Freshfields Bruckhaus Deringer is launching a scholarship with the Stephen Lawrence Charitable Trust (SLCT) to help students from black and ethnic minorities gain access to the profession, in the latest of a string of diversity initiatives in law.
The scholarship will allow four successful male candidates committed to pursuing a career in the legal profession to receive a £3,500 annual contribution towards living expenses, training, mentoring, work experience at Freshfields and a guaranteed interview for a training contract.
Freshfields senior partner Will Lawes said: ‘The legal profession still needs to do more to encourage wider access and opportunities for progression for the very best talent. The purpose of this scholarship is to provide black and ethnic minority students from less privileged backgrounds with a genuine opportunity of building a successful career in the law and is a further demonstration of our commitment to making social mobility a reality.’
The first scholars will be selected in the summer this year. Eligible candidates will meet one of several criteria, such as being entitled to free school meals, having received a maintenance grant from a UK body, being the first generation to attend university in the candidate’s family or coming from a lower-income household.
SLCT founder Doreen Lawrence, the mother of black teenager Stephen Lawrence whose murder in 1993 galvanised the anti-racism campaign in the UK, said: ‘By providing gifted young people at the beginning of their career with a scholarship, we will establish lasting relationships that will mean there is a rich talent pool of candidates for top positions in the long term.’
Freshfields formed its relationship with the SLCT in 2012. The firm also provides pro bono legal advice to the body.
The City giant’s efforts are the latest in a string of diversity initiatives from commercial law firms in recent years, with the launch of the pan-industry group PRIME in September 2011 doing much to put the issue on the agenda of law firm leaders.
PRIME launched with 23 major law firm members to forge an independently-monitored scheme to guarantee meaningful work experience to school children from under-privileged backgrounds. Its membership has dramatically increased to around 90 law firms currently and a group of bluechip legal teams – including Google, Microsoft, Vodafone and Lloyds – have since become involved in the programme.
But while there is no doubt that social diversity has become a bigger issue for law firms, reliable statistics continue to demonstrate the huge scale of the challenge and, on some readings at least, the profession has grown more not less elitist over the last 20 years.

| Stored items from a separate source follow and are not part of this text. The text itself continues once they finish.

`src/rtl/float_pkg.sv`:
```
// Shared float definitions for the sort controller and its comparator.
// Holds field widths, controller state encoding and field-slice helpers.
package float_pkg;

   localparam int FLOAT_W = 13;
   localparam int EXP_W   = 4;
   localparam int MAN_W   = 8;

   typedef enum logic [1:0] {
      S_LOAD  = 2'd0,
      S_SORT  = 2'd1,
      S_DRAIN = 2'd2
   } state_t;

   function automatic logic f_sign(input logic [FLOAT_W-1:0] f);
      return f[FLOAT_W-1];
   endfunction

   function automatic logic [EXP_W-1:0] f_exp(input logic [FLOAT_W-1:0] f);
      return f[FLOAT_W-2 -: EXP_W];
   endfunction

   function automatic logic [MAN_W-1:0] f_man(input logic [FLOAT_W-1:0] f);
      return f[MAN_W-1:0];
   endfunction

   // Exponent above mantissa, so the magnitude compares as one unsigned word.
   function automatic logic [EXP_W+MAN_W-1:0] f_mag(input logic [FLOAT_W-1:0] f);
      return {f_exp(f), f_man(f)};
   endfunction

endpackage

```
`src/rtl/floating_greater.sv`:
```
// Combinational sign-magnitude float compare: gt = (a > b).
// Ports: a, b (FLOAT_W floats), gt. +0 orders above -0; equal -> gt=0.
module floating_greater
   import float_pkg::*;
(
   input  logic [FLOAT_W-1:0] a,
   input  logic [FLOAT_W-1:0] b,
   output logic               gt
);

   logic                   sa, sb;
   logic [EXP_W+MAN_W-1:0] ma, mb;

   assign sa = f_sign(a);
   assign sb = f_sign(b);
   assign ma = f_mag(a);
   assign mb = f_mag(b);

   always_comb begin
      gt = 1'b0;
      if (sa != sb) begin
         gt = sb;
      end else if (!sa) begin
         gt = (ma > mb);
      end else begin
         // Both negative: larger magnitude is the smaller value.
         gt = (ma < mb);
      end
   end

endmodule

```
`src/rtl/floating_sort_ctrl.sv`:
```
// Loads N floats, bubble-sorts them with one shared comparator, drains ascending.
// Ports: clk, reset_n, in_valid/in_ready/in_data, out_valid/out_ready/out_data/out_last, busy.
module floating_sort_ctrl
   import float_pkg::*;
#(
   parameter int N = 8,
   parameter int W = FLOAT_W
) (
   input  logic         clk,
   input  logic         reset_n,
   input  logic         in_valid,
   output logic         in_ready,
   input  logic [W-1:0] in_data,
   output logic         out_valid,
   input  logic         out_ready,
   output logic [W-1:0] out_data,
   output logic         out_last,
   output logic         busy
);

   localparam int IDX_W = $clog2(N);
   localparam logic [IDX_W-1:0] LAST = IDX_W'(N - 1);
   localparam logic [IDX_W-1:0] PEN  = IDX_W'(N - 2);

   state_t           state_q, state_d;
   logic [IDX_W-1:0] idx_q, idx_d;
   logic [IDX_W-1:0] pass_q, pass_d;
   logic [IDX_W-1:0] nidx;
   logic [W-1:0]     mem_q [N];
   logic [W-1:0]     cmp_a, cmp_b;
   logic             gt;
   logic             wr_en;
   logic             swap;

   // Guard the neighbour index so idx=N-1 never reads past the buffer.
   assign nidx  = (idx_q == LAST) ? '0 : idx_q + 1'b1;
   assign cmp_a = mem_q[idx_q];
   assign cmp_b = mem_q[nidx];

   floating_greater u_cmp (
      .a  (cmp_a),
      .b  (cmp_b),
      .gt (gt)
   );

   always_ff @(posedge clk or negedge reset_n) begin
      if (!reset_n) begin
         state_q <= S_LOAD;
         idx_q   <= '0;
         pass_q  <= '0;
         for (int i = 0; i < N; i++) mem_q[i] <= '0;
      end else begin
         state_q <= state_d;
         idx_q   <= idx_d;
         pass_q  <= pass_d;
         if (wr_en) mem_q[idx_q] <= in_data;
         if (swap) begin
            mem_q[idx_q] <= cmp_b;
            mem_q[nidx]  <= cmp_a;
         end
      end
   end

   always_comb begin
      state_d   = state_q;
      idx_d     = idx_q;
      pass_d    = pass_q;
      in_ready  = 1'b0;
      out_valid = 1'b0;
      out_last  = 1'b0;
      out_data  = '0;
      busy      = 1'b0;
      wr_en     = 1'b0;
      swap      = 1'b0;
      unique case (state_q)
         S_LOAD: begin
            in_ready = 1'b1;
            if (in_valid) begin
               wr_en = 1'b1;
               if (idx_q == LAST) begin
                  idx_d   = '0;
                  pass_d  = '0;
                  state_d = S_SORT;
               end else begin
                  idx_d = idx_q + 1'b1;
               end
            end
         end
         S_SORT: begin
            busy = 1'b1;
            // Strict gt keeps equal values in input order.
            swap = gt;
            if (idx_q == PEN) begin
               idx_d = '0;
               if (pass_q == PEN) state_d = S_DRAIN;
               else pass_d = pass_q + 1'b1;
            end else begin
               idx_d = idx_q + 1'b1;
            end
         end
         S_DRAIN: begin
            busy      = 1'b1;
            out_valid = 1'b1;
            out_data  = mem_q[idx_q];
            out_last  = (idx_q == LAST);
            if (out_ready) begin
               if (idx_q == LAST) begin
                  idx_d   = '0;
                  state_d = S_LOAD;
               end else begin
                  idx_d = idx_q + 1'b1;
               end
            end
         end
         default: state_d = S_LOAD;
      endcase
   end

endmodule

```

Given the scale of the challenge much cynicism still abounds – an attitude that has manifested itself in much private grumbling about Allen & Overy, a firm some rivals claim has monopolised the issue for publicity (a self-defeating refrain common when the profession attempts to tackle social issues). With such an intractable problem and ambivalent attitudes within the profession, City law will have plenty of opportunities to prove it is willing to rise to the moment.